How to store a Python dictionary as an Environment Variable
I don't know if this is what you were looking for, but I ended up here while trying to save a dictionary as a Linux environment variable to consume it on my app.
What I did was saving it as a string like this:
export BUILDING_ADMINS="{'+27792955555': 'De Wet','+27722855555': 'Marysol','+27878085555': 'Blomerus'}'
And then on your python code you read it and transform it into a dictionary using this (taken from: Convert a String representation of a Dictionary to a dictionary?):
import ast
import os
ba_dict = ast.literal_eval(os.environ["BUILDING_ADMINS"])
If you type
type(ba_dict)
You should see your string is now a dict.
<class 'dict'>
Hope this helps someone else!
An environment variable is not something a script user would like to set. Use the json
module and a file:
import json
with open('numbers') as f:
numbers = json.load(f)
print numbers['+27792955555'] # De Wet
When pushing to GitHub don't commit the numbers
file.

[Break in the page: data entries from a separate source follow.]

File: src/psc_pkg.sv
// Purpose: constants for the pseudo-static RAM host port controller
// Assumes: 25 MHz clock (40 ns period), 16-bit data, async RAM on pins
// Notes: all timings are held in their own unit and turned into cycle counts here
package psc_pkg;
   // ----------------------------------------
   // clock and timing figures
   // ----------------------------------------
   localparam int CLK_PERIOD_NS = 40;
   localparam int READ_CYCLE_NS = 70;          // read_cycle_length
   localparam int WRITE_PULSE_NS = 55;         // write_pulse_width, single write
   localparam int WRITE_PULSE_LONG_NS = 70;    // write_pulse_width, long runs
   localparam int LONG_RUN_WRITES = 50;
   localparam int WRITE_RECOVERY_NS = 0;       // write_recovery_time
   localparam int DATA_SETUP_NS = 30;
   localparam int REFRESH_WINDOW_NS = 4000;
   localparam int SUSPEND_NS = 500000;
   localparam int WAKE_NS = 200000;
   // least times round up, at least one cycle
   function automatic int cyc_min(input int ns);
      int c;
      c = (ns + CLK_PERIOD_NS - 1) / CLK_PERIOD_NS;
      return (c < 1) ? 1 : c;
   endfunction
   // longest times round down
   function automatic int cyc_max(input int ns);
      int c;
      c = ns / CLK_PERIOD_NS;
      return (c < 1) ? 1 : c;
   endfunction
   localparam int READ_CYC = cyc_min(READ_CYCLE_NS);
   localparam int WP_CYC = cyc_min(WRITE_PULSE_NS);
   localparam int WP_LONG_CYC = cyc_min(WRITE_PULSE_LONG_NS);
   localparam int WR_CYC = cyc_min(WRITE_RECOVERY_NS);
   localparam int DSETUP_CYC = cyc_min(DATA_SETUP_NS);
   localparam int REFRESH_CYC = cyc_max(REFRESH_WINDOW_NS);
   localparam int SUSPEND_CYC = cyc_min(SUSPEND_NS);
   localparam int WAKE_CYC = cyc_min(WAKE_NS);
   localparam int CNT_W = 16;
   // ----------------------------------------
   // sequencer states
   // ----------------------------------------
   typedef enum logic [2:0] {
      PSC_IDLE = 3'b000,
      PSC_READ = 3'b001,
      PSC_WRITE = 3'b010,
      PSC_RECOV = 3'b011,
      PSC_SLEEP = 3'b100,
      PSC_WAKE = 3'b101,
      PSC_BREAK = 3'b110
   } psc_state_type;
endpackage

File: src/psc_timer_if.sv
// Purpose: carrier between sequencer and its cycle timer
// Assumes: one clock domain
// Notes: load starts a count, done pulses when it expires
`timescale 1ns/10ps
interface psc_timer_if;
   import psc_pkg::*;
   logic load;
   logic [CNT_W+4:0] count;
   logic done;
   modport seq (output load, output count, input done);
   modport tmr (input load, input count, output done);
endinterface

File: src/psc_timer.sv
// Purpose: down counter that times each phase of the pin sequence
// Assumes: load and count come from the sequencer in the same domain
// Notes: done is a one-cycle pulse when the loaded count reaches one
`timescale 1ns/10ps
module psc_timer
   import psc_pkg::*;
(
   // clock and reset
   input wire logic CLOCK,
   input wire logic RESET_N,
   // sequencer side
   psc_timer_if.tmr tif
);
   logic [CNT_W+4:0] cnt_ff;

   // ----------------------------------------
   // count down
   // ----------------------------------------
   // done decodes the last count, so a phase loaded with n lasts exactly n cycles
   always_ff @(posedge CLOCK) begin
      if (!RESET_N) begin
         cnt_ff <= '0;
      end else if (tif.load) begin
         cnt_ff <= tif.count;
      end else if (cnt_ff != '0) begin
         cnt_ff <= cnt_ff - 21'h000001;
      end
   end
   // not gated by load: the sequencer raises load from done, a gate would close a loop
   assign tif.done = (cnt_ff == 21'h000001);
endmodule
[config.mk]
export PLATFORM = sky130hd
export DESIGN_NAME = twowire_slave
export DESIGN_NICKNAME = d
export VERILOG_FILES = /design/src/rtl/twowire_pkg.sv /design/src/rtl/twowire_slave.sv
export SDC_FILE = /design/constraint.sdc
export NUM_CORES = 1
export LEC_CHECK = 0
export BUFFER_PORTS_ARGS = -buffer_cell sky130_fd_sc_hd__buf_2
export CAP_MARGIN = 20
export CORE_MARGIN = 2
export CORE_UTILIZATION = 55
export DETAILED_ROUTE_END_ITERATION = 8
export PLACE_DENSITY = 0.85
export RECOVER_POWER = 50
export SYNTH_ARGS = -nofsm -noshare
export SYNTH_HDL_FRONTEND = slang
export SYNTH_SLANG_ARGS = --single-unit
export TNS_END_PERCENT = 30
[constraint.sdc]
create_clock -name i_sys_clk -period 3.4 [get_ports i_sys_clk]
set_input_delay 0.68 -clock i_sys_clk [delete_from_list [all_inputs] [get_ports i_sys_clk]]
set_output_delay 0.68 -clock i_sys_clk [all_outputs]
set_load 0.02 [all_outputs]
## config.mk

```make
export PLATFORM = sky130hd
export DESIGN_NAME = acisp_i2c_slave
export DESIGN_NICKNAME = d
export VERILOG_FILES = /design/src/common/acisp_pkg.sv /design/src/common/acisp_line_if.sv /design/src/logic/acisp_i2c_slave.sv /design/src/logic/acisp_line_sampler.sv /design/src/logic/acisp_cmd_buffer.sv
export SDC_FILE = /design/constraint.sdc
export NUM_CORES = 1
export LEC_CHECK = 0
export ABC_AREA = 1
export BUFFER_PORTS_ARGS = -buffer_cell sky130_fd_sc_hd__clkbuf_2
export CAP_MARGIN = 20
export CORE_ASPECT_RATIO = 1.1
export CORE_UTILIZATION = 45
export CTS_CLUSTER_SIZE = 24
export DETAILED_ROUTE_END_ITERATION = 6
export HOLD_SLACK_MARGIN = 0.02
export PLACE_DENSITY_LB_ADDON = 0.25
export SLEW_MARGIN = 0
export SYNTH_ARGS = -nofsm -noshare
export SYNTH_HDL_FRONTEND = slang
export SYNTH_HIERARCHICAL = 1
export SYNTH_SLANG_ARGS = --single-unit
```

## constraint.sdc

```tcl
create_clock -name core_clk_in -period 3.39 [get_ports core_clk_in]
set_input_delay 0.678 -clock core_clk_in [delete_from_list [all_inputs] [get_ports core_clk_in]]
set_output_delay 0.678 -clock core_clk_in [all_outputs]
set_load 0.1 [all_outputs]
```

Maybe commit an example one and add the real one to your .gitignore
.
If you choose to use the environment, you should serialize the Python dictionary as JSON and dump/load that when setting/getting the environment variable. You can access the environment using os
module's environ
attribute. You can dump/load JSON using the json
module. You might want to watch out for a maximum length on environment variables if there is such a thing.